Tatsächlich zeichnet diesen Oktopus nicht nur sein Jagdverhalten aus. Er ist auch ungewöhnlich gesellig. Während die meisten Oktopus-Arten lieber alleine durch die Meere gleiten, ist der Große Pazifische Gestreifte Oktopus in Gruppen mit bis zu 40 Tieren zu finden.

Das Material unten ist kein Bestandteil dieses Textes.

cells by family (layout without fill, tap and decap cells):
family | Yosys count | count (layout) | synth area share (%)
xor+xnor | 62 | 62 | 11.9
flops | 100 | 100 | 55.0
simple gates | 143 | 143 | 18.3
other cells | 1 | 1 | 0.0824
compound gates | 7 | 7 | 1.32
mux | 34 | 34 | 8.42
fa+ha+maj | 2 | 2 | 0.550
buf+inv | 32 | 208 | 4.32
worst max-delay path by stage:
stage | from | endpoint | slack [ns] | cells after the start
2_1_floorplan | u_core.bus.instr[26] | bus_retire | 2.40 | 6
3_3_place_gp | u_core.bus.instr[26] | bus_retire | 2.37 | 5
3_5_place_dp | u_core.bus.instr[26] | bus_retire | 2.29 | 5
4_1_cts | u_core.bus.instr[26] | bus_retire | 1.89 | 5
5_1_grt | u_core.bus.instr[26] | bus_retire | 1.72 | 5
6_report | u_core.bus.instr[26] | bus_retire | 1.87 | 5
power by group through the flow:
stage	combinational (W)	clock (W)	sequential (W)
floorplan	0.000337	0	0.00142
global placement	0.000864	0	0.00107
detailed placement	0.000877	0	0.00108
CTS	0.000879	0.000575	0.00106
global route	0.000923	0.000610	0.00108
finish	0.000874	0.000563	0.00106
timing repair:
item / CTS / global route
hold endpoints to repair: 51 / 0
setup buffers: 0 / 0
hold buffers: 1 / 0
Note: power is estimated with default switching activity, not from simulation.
File: config.mk
export PLATFORM = sky130hd
export DESIGN_NAME = c4b
export DESIGN_NICKNAME = d
export VERILOG_FILES = /design/src/rtl/c4b_pkg.sv /design/src/rtl/c4b_tff.sv /design/src/rtl/c4b.sv
export SDC_FILE = /design/constraint.sdc
export NUM_CORES = 1
export LEC_CHECK = 0
export BUFFER_PORTS_ARGS = -buffer_cell sky130_fd_sc_hd__buf_4
export CAP_MARGIN = 20
export CORE_AREA = 4 4 41 43
export CTS_CLUSTER_DIAMETER = 50
export DETAILED_ROUTE_END_ITERATION = 6
export DIE_AREA = 0 0 45 47
export PLACE_DENSITY = 0.3
export SYNTH_ARGS = -nofsm -noshare
export SYNTH_HDL_FRONTEND = slang
export SYNTH_SLANG_ARGS = --single-unit
File: constraint.sdc
create_clock -name clk -period 1.2 [get_ports clk]
set_clock_uncertainty 0.1 [all_clocks]
set_input_delay 0.12 -clock clk [delete_from_list [all_inputs] [get_ports clk]]
set_output_delay 0.12 -clock clk [all_outputs]
set_load 0.03 [all_outputs]
File: src/rtl/c4b_pkg.sv
// Shared constants for the c4b up-counter and the benches that exercise it.
package c4b_pkg;

    localparam int         C4B_WIDTH = 4;
    localparam logic [3:0] C4B_MAX   = 4'hF;

endpackage

File: src/rtl/c4b_tff.sv
// T flip-flop with asynchronous active-low clear; toggles on rising clk when t is high.
module c4b_tff (
    input  logic clk,
    input  logic reset,
    input  logic t,
    output logic q
);

    logic q_reg;

    always_ff @(posedge clk or negedge reset) begin
        if (!reset) begin
            q_reg <= 1'b0;
        end else if (t) begin
            q_reg <= ~q_reg;
        end
    end

    assign q = q_reg;

endmodule

File: src/rtl/c4b.sv
// Synchronous binary up-counter with count enable, built from a chain of T flip-flops.
module c4b
    import c4b_pkg::*;
#(
    parameter int WIDTH = C4B_WIDTH
) (
    output logic [WIDTH-1:0] q,
    input  logic             en,
    input  logic             reset,
    input  logic             clk
);

    logic [WIDTH-1:0] t;
    logic [WIDTH-1:0] q_reg;

    // Bit i toggles only when every lower bit is 1, so all bits flip on the same edge.
    generate
        for (genvar gi = 0; gi < WIDTH; gi++) begin : g_bit
            if (gi == 0) begin : g_lsb
                assign t[gi] = en;
            end else begin : g_upper
                assign t[gi] = en & (&q_reg[gi-1:0]);
            end

            c4b_tff u_tff (
                .clk   (clk),
                .reset (reset),
                .t     (t[gi]),
                .q     (q_reg[gi])
            );
        end
    endgenerate

    assign q = q_reg;

endmodule

==> results.sh <==
export IMPL_status="completed"
export IMPL_die_x_um=45
export IMPL_grt_max_degree=6
export IMPL_grt_pass1_wl_um=510
export IMPL_cp_max_fo=5
export IMPL_endpoint_kind="output port"
export IMPL_final_cell_area_um2=256
export IMPL_tritoncts="yes"
export IMPL_crit_slowest_cell="dfrtp_1"
export IMPL_period_share_pct=88.3
export IMPL_area_delta_synth_final_pct=42.4
export IMPL_wire_per_inst_um=8.43
export IMPL_fmax_ghz=0.943
export IMPL_clockBufferDepth=2
export IMPL_cap_viol_max_count=0
export IMPL_p_leak_nw=0.114
export IMPL_worstMarginPinSlew_ps=169
export IMPL_synth_edf_count=0
export IMPL_grtUsageMet2_pct=4.52
export IMPL_antenna_left=0
export IMPL_synthTopCellsByCount="buf_4, dfrtp_1, xnor2_1"
export IMPL_drt_wl_total_um=312
export IMPL_crit_family="flip-flops"
export IMPL_synthXorXnorAreaFrac_pct=19.4
export IMPL_ys_top_cells_by_area="dfrtp_1, buf_4, xnor2_1"
export IMPL_synth_seq_cells=4
export IMPL_syn_num_nets=18
export IMPL_synth_avg_cell_area_um2=12.0
export IMPL_port_buffer_count=6
export IMPL_post_cts_buffers=0
export IMPL_slew_headroom_pct=88.7
export IMPL_numClockSinks=4
export IMPL_dpl_cell_area_um2=214
export IMPL_period_needed_ps=1060
export IMPL_drt_iter0_drc=2
export IMPL_fin_nets=27
export IMPL_synth_fa_ha_area_share_pct=0
export IMPL_clock_root_buffer="clkbuf_4"
export IMPL_yosysSeqAreaShare_pct=55.6
export IMPL_largest_reg_flops=4
export IMPL_grt_total_usage_pct=4.35
export IMPL_setup_tns_ps=0
export IMPL_critPathBufInv=1
export IMPL_crit_chain="buf_4"
export IMPL_yosysWarnings=0
export IMPL_route_detailed_drc=0
export IMPL_via_per_inst=3.35
export IMPL_use_met3_pct=6.90
export IMPL_required_ps=980
export IMPL_vdd_ir_drop_max_v=0.000806
export IMPL_cts_buffers=3
export IMPL_clk_pin_slew_worst_paths_ps=40
export IMPL_stdcell_count=37
export IMPL_drive_gt1_share_pct=40.9
export IMPL_synthArstFlopShare_pct=100
export IMPL_rsz0062_at_grt="false"
export IMPL_slowest_delay_ps=420
export IMPL_worst_setup_path_start_kind="flop"
export IMPL_gp_congestion=0.755
export IMPL_grt_pass1_vias=117
export IMPL_firstDrtPassIters=4
export IMPL_netlist_area_leader_share_pct=55.6
export IMPL_htree_levels=1
export IMPL_synth_top_family_by_area="XOR/XNOR gates"
export IMPL_dr_total_vias=124
export IMPL_finalSetupViolations=0
export IMPL_antenna_found_initial=0
export IMPL_yosys_mux_area_fraction_pct=0
export IMPL_synth_compound_area_share_pct=0
export IMPL_hold_viol_final=0
export IMPL_synthCells=15
export IMPL_ctsResizeCount=0
export IMPL_synth_cell_types=7
export IMPL_die_y_um=47
export IMPL_fp_row_count=13
export IMPL_syn_cell_area_um2=180
export IMPL_setup_worst_path_class="flop to output port"
export IMPL_use_met1_pct=4.11
export IMPL_slew_viol_final=0
export IMPL_clock_latency_ps=230
export IMPL_cp_arrival_ps=840
export IMPL_synth_flop_cell="dfrtp_1"
export IMPL_powerDensity_nw_per_um2=3130
export IMPL_io_pins=7
export IMPL_start_util_pct=13.8
export IMPL_hp_class="input pin to async pin"
export IMPL_antenna_cells=0
export IMPL_r2r_setup_slack_ps=290
export IMPL_busiest_layer="met3"
export IMPL_yosysTopAreaCell="dfrtp_1"
export IMPL_die_area_um2=2120
export IMPL_place_inst=32
export IMPL_overflow=0
export IMPL_synthSimpleGateAreaFrac_pct=8.33
export IMPL_fp_coreArea_um2=1300
cells in the final DEF, fill, tap and decap left out:
| cell | netlist | routed |
|---|---|---|
| nand3_1 | 1 | 1 |
| buf_4 | 4 | 6 |
| xnor2_1 | 3 | 3 |
| nand4_1 | 1 | 1 |
| nand2_1 | 1 | 1 |
| xor2_1 | 1 | 1 |
| dlygate4sd3_1 | 0 | 2 |
| dfrtp_1 | 4 | 4 |
| clkbuf_4 | 0 | 3 |
power breakdown:
part / internal [mW] / switching [mW] / total [mW]
combinational: 0.154 / 0.201 / 0.355
sequential: 0.208 / 0.0751 / 0.283
clock: 0.112 / 0.0528 / 0.165
worst paths after layout:
check | from | end | cells past startpoint
min | reset | g_bit[3].u_tff.q$_DFFE_PN0P_ | 2
min in group clk | g_bit[3].u_tff.q$_DFFE_PN0P_ | g_bit[3].u_tff.q$_DFFE_PN0P_ | 1
max reg2reg | g_bit[0].u_tff.q$_DFFE_PN0P_ | g_bit[3].u_tff.q$_DFFE_PN0P_ | 2
min reg2reg | g_bit[3].u_tff.q$_DFFE_PN0P_ | g_bit[3].u_tff.q$_DFFE_PN0P_ | 1
max | g_bit[0].u_tff.q$_DFFE_PN0P_ | q[0] | 1
max in group asynchronous | reset | g_bit[0].u_tff.q$_DFFE_PN0P_ | 2
layer usage:
| metal | part of all wire, % | up-vias |
|---|---|---|
| met2 | 36 | 9 |
| li1 | - | 59 |
| met5 | 0 | - |
| met1 | 41 | 56 |
| met4 | 0 | 0 |
| met3 | 22 | 0 |
final cells by class:
class	count	area, um^2
multi-input combinational	7	50.0
fill	148	1040
timing repair buffer	8	65.1
clock buffer	3	22.5
tap	15	18.8
sequential	4	100
metrics by stage:
step	power (mW)	setup WS, ps	hold WS (ps)	utilization, %
4_1_cts	0.821	129	122	19.7
3_3_place_gp	0.643	309	-180	16.4
6_report	0.803	140	123	19.7
5_1_grt	0.856	111	124	19.7
3_5_place_dp	0.642	288	-179	16.4
2_1_floorplan	0.600	354	-276	-
cells by family (layout without fill, tap and decap cells):
logic type,after synthesis,in the layout
xor+xnor,4,4
buf+inv,4,11
flops,4,4
simple gates,3,3
repair_timing:
action                                 4_1_cts  5_1_grt
hold buffers                                 2        0
endpoints found under the hold margin        5        0
setup endpoints to repair                    0        0
(Power assumes the default switching activity.)
File: config.mk
export PLATFORM = sky130hd
export DESIGN_NAME = cic_interp
export DESIGN_NICKNAME = d
export VERILOG_FILES = /design/src/rtl/cic_interp_pkg.sv /design/src/rtl/cic_integrator.sv /design/src/rtl/cic_interp.sv
export SDC_FILE = /design/constraint.sdc
export NUM_CORES = 1
export LEC_CHECK = 0
export BUFFER_PORTS_ARGS = -buffer_cell sky130_fd_sc_hd__buf_4
export CELL_PAD_IN_SITES_DETAIL_PLACEMENT = 0
export CELL_PAD_IN_SITES_GLOBAL_PLACEMENT = 1
export CORE_MARGIN = 1.5
export CORE_UTILIZATION = 25
export CTS_BUF_LIST = sky130_fd_sc_hd__clkbuf_2
export DETAILED_ROUTE_END_ITERATION = 12
export PLACE_DENSITY_LB_ADDON = 0.2
export SYNTH_ARGS = -nofsm -noshare
export SYNTH_HDL_FRONTEND = slang
export SYNTH_SLANG_ARGS = --single-unit
File: constraint.sdc
create_clock -name CLK -period 20.5 [get_ports CLK]
set_input_delay 2.05 -clock CLK [delete_from_list [all_inputs] [get_ports CLK]]
set_output_delay 2.05 -clock CLK [all_outputs]
set_load 0.03 [all_outputs]
--- src/rtl/stb_pkg.sv ---
// Shared types for the store buffer: data_mem access modes, entry layout and access sizing.
package stb_pkg;

  localparam int STB_ADDR_W = 32;
  localparam int STB_DATA_W = 32;

  typedef enum logic [2:0] {
    MODE_BYTE   = 3'b000,
    MODE_HALF   = 3'b001,
    MODE_WORD   = 3'b010,
    MODE_BYTE_U = 3'b011,
    MODE_HALF_U = 3'b100
  } mem_mode_e;

  typedef struct packed {
    logic [STB_ADDR_W-1:0] addr;
    logic [STB_DATA_W-1:0] data;
    mem_mode_e             mode;
  } stb_entry_t;

  function automatic logic [2:0] acc_size(input logic [2:0] mode);
    case (mode)
      MODE_BYTE, MODE_BYTE_U: acc_size = 3'd1;
      MODE_HALF, MODE_HALF_U: acc_size = 3'd2;
      MODE_WORD:              acc_size = 3'd4;
      default:                acc_size = 3'd1;
    endcase
  endfunction

endpackage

Schnabel an Schnabel beim Schäferstündchen
Ebenfalls aus dem Oktopus-Schema fällt er bei der Paarung. Bei anderen Oktopussen ist das eher eine gefährliche Angelegenheit: Vorsichtig versucht das Männchen hierbei, seinen zum Paarungsarm umfunktionierten Arm in den Mantel des Weibchens einzuführen. Dabei ist das Tier immer auf Abstand bedacht und bereit zur Flucht, für den Fall, dass das Weibchen aggressiv oder gar hungrig wird. Ganz anders beim Gestreiften Oktopus – hier nähert sich das Männchen frontal der Gefährtin, bis beide Schnabel an Schnabel sitzen. „Diese Paarungsposition war bei Oktopussen bisher völlig unbekannt“, so die Wissenschaftler. Das Männchen führt langsam seinen Paarungsarm zum Ziel, während das Weibchen ihn zum Teil mit ihren Armen sogar umschließt. Dabei geht es aber nicht unbedingt liebevoll zu: Einige Männchen trugen hinterher deutliche Spuren der Saugnäpfe. Nach der Paarung ist aber noch nicht Schluss mit der Zweisamkeit. Die Forscher beobachten, dass die Tiere oft mehrere Tage zusammen eine Höhle bewohnten und wahrscheinlich sogar ihr Essen teilten.
Eier legen im Akkord
Lebendig gewordene Fabelwesen
Der Große Pazifische Gestreifte Oktopus trägt ein wunderschönes, sehr kontrastreiches Muster aus Streifen und Punkten. Er lebt unter anderem an der Pazifikküste von Nicaragua und Panama in etwa 40 bis 50 Meter Tiefe. Obwohl er alles andere als unauffällig ist, ist die Tierart erst seit 1977 bekannt. Aber eine offizielle wissenschaftliche Beschreibung – und damit ein lateinischer Artname fehlt bisher noch.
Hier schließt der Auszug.